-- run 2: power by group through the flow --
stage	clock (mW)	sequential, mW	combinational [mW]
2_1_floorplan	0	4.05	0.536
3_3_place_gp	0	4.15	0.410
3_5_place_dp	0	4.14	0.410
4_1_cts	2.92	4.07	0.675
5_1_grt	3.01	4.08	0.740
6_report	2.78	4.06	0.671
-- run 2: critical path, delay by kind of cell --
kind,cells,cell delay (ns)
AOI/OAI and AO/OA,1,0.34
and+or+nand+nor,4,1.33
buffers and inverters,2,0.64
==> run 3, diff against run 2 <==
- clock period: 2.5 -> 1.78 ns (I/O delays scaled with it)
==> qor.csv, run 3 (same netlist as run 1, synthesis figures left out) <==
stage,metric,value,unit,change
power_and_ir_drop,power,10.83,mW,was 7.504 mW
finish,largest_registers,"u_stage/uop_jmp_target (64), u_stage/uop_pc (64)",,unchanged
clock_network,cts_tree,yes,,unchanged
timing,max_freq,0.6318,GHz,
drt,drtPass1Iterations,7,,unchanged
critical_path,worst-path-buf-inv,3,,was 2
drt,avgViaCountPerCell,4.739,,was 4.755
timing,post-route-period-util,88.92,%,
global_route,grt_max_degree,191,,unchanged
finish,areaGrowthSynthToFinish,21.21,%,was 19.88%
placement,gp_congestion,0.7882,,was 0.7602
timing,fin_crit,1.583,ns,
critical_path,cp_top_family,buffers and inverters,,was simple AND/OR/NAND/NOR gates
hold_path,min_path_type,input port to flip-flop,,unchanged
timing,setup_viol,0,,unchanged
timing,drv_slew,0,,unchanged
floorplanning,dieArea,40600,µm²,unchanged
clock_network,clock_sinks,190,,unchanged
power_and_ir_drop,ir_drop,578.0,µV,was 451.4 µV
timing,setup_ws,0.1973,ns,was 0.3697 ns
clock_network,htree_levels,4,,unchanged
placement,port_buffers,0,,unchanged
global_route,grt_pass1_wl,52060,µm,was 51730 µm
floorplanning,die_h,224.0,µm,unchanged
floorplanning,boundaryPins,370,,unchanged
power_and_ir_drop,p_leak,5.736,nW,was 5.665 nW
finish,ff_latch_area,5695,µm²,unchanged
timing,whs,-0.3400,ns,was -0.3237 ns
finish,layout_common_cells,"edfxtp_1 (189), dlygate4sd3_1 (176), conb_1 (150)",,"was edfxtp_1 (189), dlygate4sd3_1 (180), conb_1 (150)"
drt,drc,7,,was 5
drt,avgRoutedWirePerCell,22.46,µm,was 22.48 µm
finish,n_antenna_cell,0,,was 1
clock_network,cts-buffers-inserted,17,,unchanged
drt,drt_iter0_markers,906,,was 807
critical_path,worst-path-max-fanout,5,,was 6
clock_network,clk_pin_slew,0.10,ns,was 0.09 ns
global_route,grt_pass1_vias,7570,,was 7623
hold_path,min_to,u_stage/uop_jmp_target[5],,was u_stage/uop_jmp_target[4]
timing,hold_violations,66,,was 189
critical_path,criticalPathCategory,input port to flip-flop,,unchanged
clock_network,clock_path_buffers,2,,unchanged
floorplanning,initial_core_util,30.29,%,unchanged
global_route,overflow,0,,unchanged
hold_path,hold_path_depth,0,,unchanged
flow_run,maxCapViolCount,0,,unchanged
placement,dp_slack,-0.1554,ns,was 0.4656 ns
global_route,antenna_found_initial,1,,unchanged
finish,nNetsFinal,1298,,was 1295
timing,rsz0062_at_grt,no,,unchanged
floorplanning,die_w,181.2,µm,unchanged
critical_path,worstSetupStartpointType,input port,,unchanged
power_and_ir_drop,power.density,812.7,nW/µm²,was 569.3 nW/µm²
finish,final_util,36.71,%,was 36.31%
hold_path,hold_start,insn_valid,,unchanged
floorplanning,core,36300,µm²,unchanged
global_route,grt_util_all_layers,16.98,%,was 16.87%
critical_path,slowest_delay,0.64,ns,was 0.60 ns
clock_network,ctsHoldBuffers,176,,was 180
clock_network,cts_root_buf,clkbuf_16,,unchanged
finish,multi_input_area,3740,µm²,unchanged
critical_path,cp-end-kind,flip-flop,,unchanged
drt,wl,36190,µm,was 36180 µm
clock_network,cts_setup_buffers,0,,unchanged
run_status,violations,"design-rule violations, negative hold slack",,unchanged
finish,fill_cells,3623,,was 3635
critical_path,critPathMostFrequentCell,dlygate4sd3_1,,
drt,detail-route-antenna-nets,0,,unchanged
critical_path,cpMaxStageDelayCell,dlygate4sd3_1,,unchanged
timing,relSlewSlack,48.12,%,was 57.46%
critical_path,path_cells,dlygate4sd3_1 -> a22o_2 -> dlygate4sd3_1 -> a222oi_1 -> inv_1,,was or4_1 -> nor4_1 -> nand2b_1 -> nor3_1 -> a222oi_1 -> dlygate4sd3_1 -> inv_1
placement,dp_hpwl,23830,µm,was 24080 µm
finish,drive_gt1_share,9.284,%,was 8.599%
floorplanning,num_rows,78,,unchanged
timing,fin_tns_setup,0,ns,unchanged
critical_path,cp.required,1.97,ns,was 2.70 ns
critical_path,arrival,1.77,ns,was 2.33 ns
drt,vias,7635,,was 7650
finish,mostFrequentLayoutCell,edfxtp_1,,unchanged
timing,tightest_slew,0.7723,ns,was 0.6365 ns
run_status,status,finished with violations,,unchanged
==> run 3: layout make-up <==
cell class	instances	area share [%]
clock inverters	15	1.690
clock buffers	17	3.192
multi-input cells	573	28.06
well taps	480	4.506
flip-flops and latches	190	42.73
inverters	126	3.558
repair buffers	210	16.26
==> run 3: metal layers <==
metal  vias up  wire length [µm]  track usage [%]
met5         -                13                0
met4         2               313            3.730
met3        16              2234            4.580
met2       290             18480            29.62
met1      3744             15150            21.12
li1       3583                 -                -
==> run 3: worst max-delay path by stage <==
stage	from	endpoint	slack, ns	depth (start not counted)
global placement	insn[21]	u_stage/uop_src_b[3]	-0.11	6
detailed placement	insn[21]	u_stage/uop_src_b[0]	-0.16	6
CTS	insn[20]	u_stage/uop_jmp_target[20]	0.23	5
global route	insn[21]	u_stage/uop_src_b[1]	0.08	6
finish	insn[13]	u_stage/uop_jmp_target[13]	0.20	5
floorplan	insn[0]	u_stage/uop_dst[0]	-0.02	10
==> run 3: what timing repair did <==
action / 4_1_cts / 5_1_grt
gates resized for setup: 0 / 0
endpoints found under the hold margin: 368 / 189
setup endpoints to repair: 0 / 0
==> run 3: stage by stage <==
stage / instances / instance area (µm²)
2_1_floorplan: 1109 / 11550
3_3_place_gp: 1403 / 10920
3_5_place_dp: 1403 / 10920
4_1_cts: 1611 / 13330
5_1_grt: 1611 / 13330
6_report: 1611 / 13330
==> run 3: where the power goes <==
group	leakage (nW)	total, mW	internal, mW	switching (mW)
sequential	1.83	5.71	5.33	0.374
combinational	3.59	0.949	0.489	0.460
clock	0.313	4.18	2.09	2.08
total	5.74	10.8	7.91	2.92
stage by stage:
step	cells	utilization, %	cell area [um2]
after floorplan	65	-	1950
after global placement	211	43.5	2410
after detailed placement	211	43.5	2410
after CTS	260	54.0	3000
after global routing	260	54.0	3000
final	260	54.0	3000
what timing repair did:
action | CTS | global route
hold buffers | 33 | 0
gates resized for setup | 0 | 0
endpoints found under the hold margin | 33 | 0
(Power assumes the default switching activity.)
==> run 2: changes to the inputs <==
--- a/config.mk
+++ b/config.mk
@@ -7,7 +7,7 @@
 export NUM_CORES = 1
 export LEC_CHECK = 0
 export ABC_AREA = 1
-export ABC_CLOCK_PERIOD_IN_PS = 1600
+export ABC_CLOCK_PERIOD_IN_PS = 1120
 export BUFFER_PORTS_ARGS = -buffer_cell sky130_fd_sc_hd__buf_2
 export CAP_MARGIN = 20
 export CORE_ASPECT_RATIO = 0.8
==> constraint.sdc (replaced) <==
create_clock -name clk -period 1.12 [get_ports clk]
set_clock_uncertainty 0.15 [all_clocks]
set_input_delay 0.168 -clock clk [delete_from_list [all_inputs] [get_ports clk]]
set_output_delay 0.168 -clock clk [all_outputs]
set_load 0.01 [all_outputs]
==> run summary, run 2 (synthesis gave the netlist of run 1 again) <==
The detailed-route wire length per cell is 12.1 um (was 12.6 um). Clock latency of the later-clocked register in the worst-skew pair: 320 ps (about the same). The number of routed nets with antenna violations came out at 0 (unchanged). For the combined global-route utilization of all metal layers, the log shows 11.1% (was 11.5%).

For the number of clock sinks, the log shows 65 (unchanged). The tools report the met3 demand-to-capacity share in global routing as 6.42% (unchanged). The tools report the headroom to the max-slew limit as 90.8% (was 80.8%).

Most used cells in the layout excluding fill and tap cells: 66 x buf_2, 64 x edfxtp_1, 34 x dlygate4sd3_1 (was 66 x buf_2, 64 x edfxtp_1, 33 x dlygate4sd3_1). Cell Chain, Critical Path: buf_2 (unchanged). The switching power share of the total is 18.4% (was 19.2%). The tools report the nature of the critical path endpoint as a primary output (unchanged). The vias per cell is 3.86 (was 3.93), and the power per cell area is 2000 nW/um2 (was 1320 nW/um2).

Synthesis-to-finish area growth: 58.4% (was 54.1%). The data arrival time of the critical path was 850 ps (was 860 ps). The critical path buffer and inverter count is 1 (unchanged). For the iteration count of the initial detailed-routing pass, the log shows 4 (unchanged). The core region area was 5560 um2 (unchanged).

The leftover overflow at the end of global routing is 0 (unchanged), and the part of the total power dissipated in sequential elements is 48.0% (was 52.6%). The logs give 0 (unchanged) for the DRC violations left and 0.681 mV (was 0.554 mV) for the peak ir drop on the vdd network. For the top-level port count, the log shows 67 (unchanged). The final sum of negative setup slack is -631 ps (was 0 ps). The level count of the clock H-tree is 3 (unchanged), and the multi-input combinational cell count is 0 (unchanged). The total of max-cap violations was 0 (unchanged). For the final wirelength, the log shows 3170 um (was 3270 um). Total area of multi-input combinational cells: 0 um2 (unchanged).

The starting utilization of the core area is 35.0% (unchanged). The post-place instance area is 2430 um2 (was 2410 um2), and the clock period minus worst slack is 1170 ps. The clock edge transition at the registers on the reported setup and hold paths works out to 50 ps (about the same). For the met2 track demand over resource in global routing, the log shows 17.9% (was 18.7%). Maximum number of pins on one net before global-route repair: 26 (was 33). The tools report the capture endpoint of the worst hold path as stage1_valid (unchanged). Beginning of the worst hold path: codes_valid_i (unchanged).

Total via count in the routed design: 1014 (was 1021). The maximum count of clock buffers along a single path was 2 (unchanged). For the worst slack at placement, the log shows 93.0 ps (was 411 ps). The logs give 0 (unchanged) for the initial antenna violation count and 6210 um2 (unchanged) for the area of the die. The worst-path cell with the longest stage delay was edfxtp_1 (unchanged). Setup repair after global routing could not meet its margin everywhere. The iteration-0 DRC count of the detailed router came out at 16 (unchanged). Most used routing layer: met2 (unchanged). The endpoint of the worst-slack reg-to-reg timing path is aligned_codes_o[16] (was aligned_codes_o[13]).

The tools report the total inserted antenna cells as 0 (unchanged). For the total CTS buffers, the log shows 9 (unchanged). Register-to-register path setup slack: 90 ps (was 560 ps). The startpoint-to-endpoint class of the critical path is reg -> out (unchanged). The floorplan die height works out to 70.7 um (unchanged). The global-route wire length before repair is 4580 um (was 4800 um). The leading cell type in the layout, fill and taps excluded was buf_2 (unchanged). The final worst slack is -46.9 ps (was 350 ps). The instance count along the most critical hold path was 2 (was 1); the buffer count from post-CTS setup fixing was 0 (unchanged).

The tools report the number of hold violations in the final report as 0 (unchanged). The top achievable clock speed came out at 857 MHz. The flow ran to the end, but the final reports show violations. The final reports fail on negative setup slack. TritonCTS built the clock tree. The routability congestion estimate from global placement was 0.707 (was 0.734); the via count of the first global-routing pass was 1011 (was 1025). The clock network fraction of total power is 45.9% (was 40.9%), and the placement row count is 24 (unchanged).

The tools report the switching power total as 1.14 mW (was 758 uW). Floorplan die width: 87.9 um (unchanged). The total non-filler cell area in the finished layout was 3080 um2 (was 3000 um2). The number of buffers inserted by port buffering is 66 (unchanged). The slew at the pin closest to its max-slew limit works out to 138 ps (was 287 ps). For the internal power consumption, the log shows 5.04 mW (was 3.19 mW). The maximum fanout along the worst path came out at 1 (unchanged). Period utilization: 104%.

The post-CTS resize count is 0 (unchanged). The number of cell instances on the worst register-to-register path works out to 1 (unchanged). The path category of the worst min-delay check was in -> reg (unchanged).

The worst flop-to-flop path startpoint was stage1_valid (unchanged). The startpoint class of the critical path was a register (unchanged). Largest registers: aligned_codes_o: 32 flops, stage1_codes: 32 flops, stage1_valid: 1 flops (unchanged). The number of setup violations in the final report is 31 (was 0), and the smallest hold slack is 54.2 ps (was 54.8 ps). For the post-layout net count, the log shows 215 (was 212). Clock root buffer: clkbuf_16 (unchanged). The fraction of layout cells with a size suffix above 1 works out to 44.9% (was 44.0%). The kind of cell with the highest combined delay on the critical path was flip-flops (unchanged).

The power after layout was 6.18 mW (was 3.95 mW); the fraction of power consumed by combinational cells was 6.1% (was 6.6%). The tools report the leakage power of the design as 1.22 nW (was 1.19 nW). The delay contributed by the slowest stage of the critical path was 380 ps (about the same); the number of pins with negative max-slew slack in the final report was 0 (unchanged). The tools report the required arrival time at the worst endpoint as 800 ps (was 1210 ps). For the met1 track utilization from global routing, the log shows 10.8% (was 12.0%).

**YOUR GOAL**
Starting at the line above that contains "flow_run,maxCapViolCount,0,,unchanged", write out each line exactly until the line that contains "clock_network,ctsHoldBuffers,176,,was 180" has been written, and stop there.

**SOLUTION**
flow_run,maxCapViolCount,0,,unchanged
placement,dp_slack,-0.1554,ns,was 0.4656 ns
global_route,antenna_found_initial,1,,unchanged
finish,nNetsFinal,1298,,was 1295
timing,rsz0062_at_grt,no,,unchanged
floorplanning,die_w,181.2,µm,unchanged
critical_path,worstSetupStartpointType,input port,,unchanged
power_and_ir_drop,power.density,812.7,nW/µm²,was 569.3 nW/µm²
finish,final_util,36.71,%,was 36.31%
hold_path,hold_start,insn_valid,,unchanged
floorplanning,core,36300,µm²,unchanged
global_route,grt_util_all_layers,16.98,%,was 16.87%
critical_path,slowest_delay,0.64,ns,was 0.60 ns
clock_network,ctsHoldBuffers,176,,was 180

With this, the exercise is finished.